The time-related fixed effects were introduced into the model to control for the influence of time-related factors that affect all individuals in the same way. The time-fixed effects, therefore, capture common shocks or events that might simultaneously impact all individuals in the sample in a given period. This helps to distinguish the effects of individual-level variables (captured by individual fixed effects) from those related to changes occurring at the same time for all individuals (captured by time-fixed effects).

5. Results

Our results in Table 3a show the implications of the spread of the pandemic on food insecurity outcomes, measured as binary indicators of food insecurity experience. Overall, the results indicate the persistence of all food insecurity indicators. Table 3a reveals that regardless of the background characteristics considered, the coefficients of the values indicating prior food insecurity (Yt−1) are statistically significant, indicating the strong persistence of food insecurity. In fact, the estimates of one period of prior food insecurity are r 0.37 (in households who skipped a meal), 0.28 (among respondents who ran out of food), and 0.25 (among those who went without food). This result is consistent with the literature (Ouoba & Sawadogo, 2022; Kansiime et al., 2021; Amare et al., 2021). Ouoba and Sawadogo (2022) show that COVID-19 increased the likelihood of households being food insecure due to their lower food consumption.

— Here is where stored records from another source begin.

$ cat config.mk
export PLATFORM = sky130hd
export DESIGN_NAME = pong_game_ctrl
export DESIGN_NICKNAME = d
export VERILOG_FILES = /design/src/rtl/pong_pkg.sv /design/src/rtl/bcd2_sat_counter.sv /design/src/rtl/pong_game_ctrl.sv
export SDC_FILE = /design/constraint.sdc
export NUM_CORES = 1
export LEC_CHECK = 0
export ABC_AREA = 0
export BUFFER_PORTS_ARGS = -buffer_cell sky130_fd_sc_hd__buf_4
export CAP_MARGIN = 20
export CORE_UTILIZATION = 40
export DETAILED_ROUTE_END_ITERATION = 6
export GPL_TIMING_DRIVEN = 0
export PLACE_DENSITY_LB_ADDON = 0.25
export SLEW_MARGIN = 20
export SYNTH_ARGS = -nofsm -noshare
export SYNTH_HDL_FRONTEND = slang
export SYNTH_SLANG_ARGS = --single-unit
$ cat constraint.sdc
create_clock -name clk25 -period 7.1 [get_ports clk25]
set_input_delay 0.71 -clock clk25 [delete_from_list [all_inputs] [get_ports clk25]]
set_output_delay 0.71 -clock clk25 [all_outputs]
set_load 0.05 [all_outputs]
$ cat src/rtl/pong_pkg.sv
// rtl/pong_pkg.sv - shared types, widths and BCD helper for the pong game sequencer
package pong_pkg;

  localparam int SCORE_W     = 8;
  localparam int STEP_W      = 3;
  localparam int LIVES_W     = 2;
  localparam int FRAME_CNT_W = 7;

  typedef enum logic [2:0] {
    ST_IDLE  = 3'd0,
    ST_SERVE = 3'd1,
    ST_PLAY  = 3'd2,
    ST_MISS  = 3'd3,
    ST_OVER  = 3'd4
  } state_e;

  // Two-digit BCD increment that sticks at 99 instead of wrapping.
  function automatic logic [SCORE_W-1:0] bcd2_inc_sat(input logic [SCORE_W-1:0] v);
    logic [SCORE_W-1:0] r;
    if (v == 8'h99) begin
      r = v;
    end else if (v[3:0] == 4'd9) begin
      r = {v[7:4] + 4'd1, 4'd0};
    end else begin
      r = {v[7:4], v[3:0] + 4'd1};
    end
    return r;
  endfunction

endpackage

This result indicates that for individuals, skipping a meal, running out of food, and going without food in a previous period increases the probability of experiencing food insecurity in the next period by 0.37 (37%), 0.28 (28%), and 0.25 (25%), respectively, compared with individuals who did not experience food insecurity1. Indeed, Burkina Faso’s economy, which relies heavily on agriculture, faced disruptions due to pandemic-induced lockdowns and restrictions. The limited activities in many markets and disruptions in the supply chain limited farmers’ ability to produce, transport, and sell their goods, creating a ripple effect that might reverberate across the entire food system. This disruption likely significantly diminished the country’s capacity to domestically produce and distribute food, leading to increased dependence on external sources. Furthermore, Burkina Faso’s susceptibility to climate change and recurrent droughts may have strained local agricultural productivity even more during the COVID-19 period. The pandemic would overlap with these existing challenges, exacerbating the reliance on external aid for food assistance. International assistance and humanitarian aid became crucial to fill the widening gap between local food production and the population’s nutritional needs.

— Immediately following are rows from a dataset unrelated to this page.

## src/rtl/input_debounce.sv

```systemverilog
// Switch/button conditioner: synchronises each raw input, rejects contact bounce
// with a per-channel stability counter, and emits clean levels plus edge strobes.
module input_debounce #(
    parameter int WIDTH       = 2,
    parameter int CNT_MAX     = 250000,
    parameter int SYNC_STAGES = 2
) (
    input  logic             clk,
    input  logic             rst_n,
    input  logic [WIDTH-1:0] raw,
    output logic [WIDTH-1:0] clean,
    output logic [WIDTH-1:0] rise,
    output logic [WIDTH-1:0] fall
);

    localparam int               CNT_W    = $clog2(CNT_MAX);
    localparam logic [CNT_W-1:0] CNT_LAST = CNT_W'(CNT_MAX - 1);

    typedef enum logic {
        STABLE  = 1'b0,
        PENDING = 1'b1
    } state_t;

    logic [WIDTH-1:0] sync_q [SYNC_STAGES];
    logic [WIDTH-1:0] s;

    // Plain flop chain: nothing may sit between stages or metastability leaks through.
    always_ff @(posedge clk or negedge rst_n) begin
        if (!rst_n) begin
            for (int i = 0; i < SYNC_STAGES; i++) begin
                sync_q[i] <= '0;
            end
        end else begin
            sync_q[0] <= raw;
            for (int i = 1; i < SYNC_STAGES; i++) begin
                sync_q[i] <= sync_q[i-1];
            end
        end
    end

    assign s = sync_q[SYNC_STAGES-1];

    for (genvar ch = 0; ch < WIDTH; ch++) begin : g_chan
        state_t           state;
        state_t           state_nxt;
        logic [CNT_W-1:0] cnt;
        logic [CNT_W-1:0] cnt_nxt;
        logic             clean_q;
        logic             rise_q;
        logic             fall_q;
        logic             clean_nxt;
        logic             rise_nxt;
        logic             fall_nxt;
        logic             differ;
        logic             expired;
        logic             accept;

        assign differ  = s[ch] != clean_q;
        assign expired = cnt == CNT_LAST;
        assign accept  = (state == PENDING) && differ && expired;

        always_ff @(posedge clk or negedge rst_n) begin
            if (!rst_n) begin
                state   <= STABLE;
                cnt     <= '0;
                clean_q <= 1'b0;
                rise_q  <= 1'b0;
                fall_q  <= 1'b0;
            end else begin
                state   <= state_nxt;
                cnt     <= cnt_nxt;
                clean_q <= clean_nxt;
                rise_q  <= rise_nxt;
                fall_q  <= fall_nxt;
            end
        end

        // Any return to the clean level while pending discards the partial count.
        always_comb begin
            state_nxt = state;
            cnt_nxt   = '0;
            case (state)
                STABLE: begin
                    if (differ) begin
                        state_nxt = PENDING;
                        cnt_nxt   = CNT_W'(1);
                    end
                end
                PENDING: begin
                    if (!differ || expired) begin
                        state_nxt = STABLE;
                    end else begin
                        cnt_nxt = cnt + CNT_W'(1);
                    end
                end
            endcase
        end

        always_comb begin
            clean_nxt = clean_q;
            rise_nxt  = 1'b0;
            fall_nxt  = 1'b0;
            if (accept) begin
                clean_nxt = s[ch];
                rise_nxt  = s[ch];
                fall_nxt  = !s[ch];
            end
        end

        assign clean[ch] = clean_q;
        assign rise[ch]  = rise_q;
        assign fall[ch]  = fall_q;
    end

endmodule

```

In addition, the estimation by gender in Table 3a indicates that females were more likely to experience food insecurity than their male counterparts. For example, females who ran out of food in the previous month were 35% more likely to run out of food in the following month, while males were 26% more likely to run out of food. Additionally, going without food in a given month increases the probability of experiencing food insecurity in the next month by 31% for females compared with 24% for males. This result is in line with Akalu and Wang (2023), who reported that female-headed households are associated with a higher likelihood of facing food insecurity than male-headed households. This situation can be explained by the fact that during the pandemic, women experienced greater job and income loss, increasing their vulnerability. Yankey et al. (2025) indicated that during the pandemic, women who experienced partial and complete income loss were 1.82 times and 5.16 times more likely to report food insecurity, respectively, than women with no loss of income.
The results in Table 3b show that elderly individuals were more likely to experience food insecurity than their counterparts. Individuals aged 65 and above who experienced food insecurity in the previous month were more likely to experience food insecurity in the next month than people aged 45–64 years. Indeed, running out of food in the previous month increased the probability of experiencing food insecurity during the next by 34% for people aged 65 and above compared with 32% and 22% for people aged 45–64 and 25–44 years, respectively.

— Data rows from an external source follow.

File: src/rtl/elevator_if.sv
// Request/status bundle between floor-select logic and the controller.
// master: drives req_valid/req_floor, reads status; slave: the controller.
interface elevator_if #(
    parameter int NUM_FLOORS = 10,
    parameter int FLOOR_W    = 4
);
    logic                  req_valid;
    logic [FLOOR_W-1:0]    req_floor;
    logic [FLOOR_W-1:0]    current_floor;
    logic [NUM_FLOORS-1:0] pending;
    logic                  dir_up;
    logic                  moving;
    logic                  door_open;
    logic                  idle;
    logic                  arrived;

    modport master (
        output req_valid, req_floor,
        input  current_floor, pending, dir_up,
        input  moving, door_open, idle, arrived
    );

    modport slave (
        input  req_valid, req_floor,
        output current_floor, pending, dir_up,
        output moving, door_open, idle, arrived
    );
endinterface

File: src/rtl/elevator_tick_timer.sv
// Down-counter shared by travel and door dwell timing.
// Ports: clk, reset, load, load_val in; done out (count is zero).
module elevator_tick_timer #(
    parameter int CNT_W = 32
) (
    input  logic             clk,
    input  logic             reset,
    input  logic             load,
    input  logic [CNT_W-1:0] load_val,
    output logic             done
);
    logic [CNT_W-1:0] count;

    always_ff @(posedge clk or posedge reset) begin
        if (reset) begin
            count <= '0;
        end else if (load) begin
            count <= load_val;
        end else if (count != '0) begin
            count <= count - CNT_W'(1);
        end
    end

    assign done = (count == '0);
endmodule

File: src/rtl/elevator_scan_controller.sv
// SCAN-scheduled elevator: latches requests, moves a floor per travel time.
// Ports: clk, reset, bus (elevator_if.slave: requests in, status out).
module elevator_scan_controller
    import elevator_pkg::*;
#(
    parameter int NUM_FLOORS   = 10,
    parameter int FLOOR_W      = 4,
    parameter int TRAVEL_TICKS = 10000000,
    parameter int DOOR_TICKS   = 20000000,
    parameter int CNT_W        = CNT_W_DEF
) (
    input logic       clk,
    input logic       reset,
    elevator_if.slave bus
);
    localparam logic [NUM_FLOORS-1:0] ONE  = NUM_FLOORS'(1);
    localparam logic [NUM_FLOORS-1:0] ALL  = '1;
    localparam logic [CNT_W-1:0]      T_LD = CNT_W'(TRAVEL_TICKS - 1);
    localparam logic [CNT_W-1:0]      D_LD = CNT_W'(DOOR_TICKS - 1);

    state_t                state, d_next;
    logic [FLOOR_W-1:0]    cur_floor, step_floor;
    logic [NUM_FLOORS-1:0] pending, pend_nx, set_mask;
    logic [NUM_FLOORS-1:0] up_mask, dn_mask, cur_mask, step_mask;
    logic                  dir_up, arrived;
    logic                  req_ok, door_hit, here, ahead, behind, stop;
    logic                  d_flip, tmr_load, tmr_done;
    logic [CNT_W-1:0]      tmr_val;

    elevator_tick_timer #(.CNT_W(CNT_W)) u_timer (
        .clk      (clk),
        .reset    (reset),
        .load     (tmr_load),
        .load_val (tmr_val),
        .done     (tmr_done)
    );

    always_comb begin
        up_mask   = ALL << cur_floor;
        up_mask   = up_mask << 1;
        dn_mask   = ~(ALL << cur_floor);
        cur_mask  = ONE << cur_floor;
        step_floor = (state == MOVE_DOWN) ? cur_floor - FLOOR_W'(1)
                                          : cur_floor + FLOOR_W'(1);
        step_mask = ONE << step_floor;

        req_ok   = bus.req_valid && (32'(bus.req_floor) < NUM_FLOORS);
        // A repeat call for the floor being served holds the door instead.
        door_hit = req_ok && (state == DOOR_OPEN)
                   && (bus.req_floor == cur_floor);
        set_mask = (req_ok && !door_hit) ? (ONE << bus.req_floor) : '0;
        pend_nx  = pending | set_mask;

        here   = |(pending & cur_mask);
        ahead  = |(pending & (dir_up ? up_mask : dn_mask));
        behind = |(pending & (dir_up ? dn_mask : up_mask));
        // Includes a request arriving on the stepping cycle itself.
        stop   = |(pend_nx & step_mask);

        d_next = IDLE;
        d_flip = 1'b0;
        if (ahead) begin
            d_next = dir_up ? MOVE_UP : MOVE_DOWN;
        end else if (behind) begin
            d_next = dir_up ? MOVE_DOWN : MOVE_UP;
            d_flip = 1'b1;
        end

        tmr_load = 1'b0;
        tmr_val  = T_LD;
        unique case (state)
            IDLE: begin
                if (here) begin
                    tmr_load = 1'b1;
                    tmr_val  = D_LD;
                end else if (d_next != IDLE) begin
                    tmr_load = 1'b1;
                end
            end
            MOVE_UP, MOVE_DOWN: begin
                if (tmr_done) begin
                    tmr_load = 1'b1;
                    if (stop) tmr_val = D_LD;
                end
            end
            DOOR_OPEN: begin
                if (door_hit) begin
                    tmr_load = 1'b1;
                    tmr_val  = D_LD;
                end else if (tmr_done && d_next != IDLE) begin
                    tmr_load = 1'b1;
                end
            end
        endcase
    end

    always_ff @(posedge clk or posedge reset) begin
        if (reset) begin
            state     <= IDLE;
            cur_floor <= '0;
            pending   <= '0;
            dir_up    <= 1'b1;
            arrived   <= 1'b0;
        end else begin
            arrived <= 1'b0;
            pending <= pend_nx;
            unique case (state)
                IDLE: begin
                    if (here) begin
                        pending <= pend_nx & ~cur_mask;
                        state   <= DOOR_OPEN;
                        arrived <= 1'b1;
                    end else if (d_next != IDLE) begin
                        state <= d_next;
                        if (d_flip) dir_up <= ~dir_up;
                    end
                end
                MOVE_UP, MOVE_DOWN: begin
                    if (tmr_done) begin
                        cur_floor <= step_floor;
                        if (stop) begin
                            pending <= pend_nx & ~step_mask;
                            state   <= DOOR_OPEN;
                            arrived <= 1'b1;
                        end
                    end
                end
                DOOR_OPEN: begin
                    if (!door_hit && tmr_done) begin
                        state <= d_next;
                        if (d_flip) dir_up <= ~dir_up;
                    end
                end
            endcase
        end
    end

    assign bus.current_floor = cur_floor;
    assign bus.pending       = pending;
    assign bus.dir_up        = dir_up;
    assign bus.moving        = (state == MOVE_UP) || (state == MOVE_DOWN);
    assign bus.door_open     = (state == DOOR_OPEN);
    assign bus.idle          = (state == IDLE);
    assign bus.arrived       = arrived;

    floor_in_range: assert property (
        @(posedge clk) disable iff (reset)
        32'(cur_floor) < NUM_FLOORS
    );
endmodule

Several interconnected factors may contribute to these results (Table 3a,b). First, pre-existing gender disparities play a crucial role. Burkina Faso, like many other African societies, often assigns traditional gender roles, with women primarily responsible for household chores and caregiving. Pandemic-induced disruptions disrupted these roles, increasing the burden on women who had to juggle multiple responsibilities and hindering their ability to engage in income-generating activities or access essential resources for food security.
Second, elderly individuals face heightened risks due to their susceptibility to severe illness from COVID-19, which prompts many individuals to isolate themselves to avoid infection. This isolation during the restrictions limited their mobility, making it challenging to access markets or participate in agricultural activities, thus compromising their ability to secure sufficient food.
Moreover, the pandemic disrupted supply chains and economic activities, leading to increased unemployment and reduced income for vulnerable populations. Women, who often engage in informal and precarious employment, were disproportionately affected by these economic shocks. Elderly people who relied on pensions or familial support were more likely to see their income sources diminish, exacerbating their vulnerability to food insecurity.
In addition, the pandemic’s economic repercussions, including widespread job losses and income reductions, left a substantial portion of the population financially strained. This economic downturn further heightened their dependence on external assistance, as many individuals and households lacked the financial means to secure an adequate food supply.
In Table 3c, it also appears that the persistence of food insecurity varied by household group size. Households with four–six members who experienced food insecurity in the previous period had a lower probability of experiencing food insecurity in a subsequent time period than households with 0–3 members. Indeed, those who skipped a meal and ran out of food in the previous period had 40.7% and 16.3% lower probabilities of experiencing food insecurity in a subsequent time period, respectively. In contrast, a household with seven or eight members had a higher probability of experiencing food insecurity. For instance, a household with seven members who skipped a meal and who ran out of food in the previous period had a 37.7% and 19.8% higher probability of experiencing food insecurity, respectively. In addition, a household with eight members who went without eating had a 25.7% higher probability of experiencing food insecurity. In fact, a high household size translates into a dilution of wealth and a lower per capita income, all else being equal (Ouoba & Sawadogo, 2022). The high dependency ratio and limited income opportunities available to household members could also be potential drivers. For instance, Mitiku et al. (2012) found that large household size is associated with a higher food burden and food insecurity in Kenya. Also, Akalu and Wang (2023) reported that a larger family size was associated with a higher likelihood of experiencing food insecurity during the pandemic. Furthermore, some previous evidence has shown that larger family sizes, especially those dominated by children who do not participate in production, increase the likelihood of food insecurity (Smith et al., 2017; Muche et al., 2014).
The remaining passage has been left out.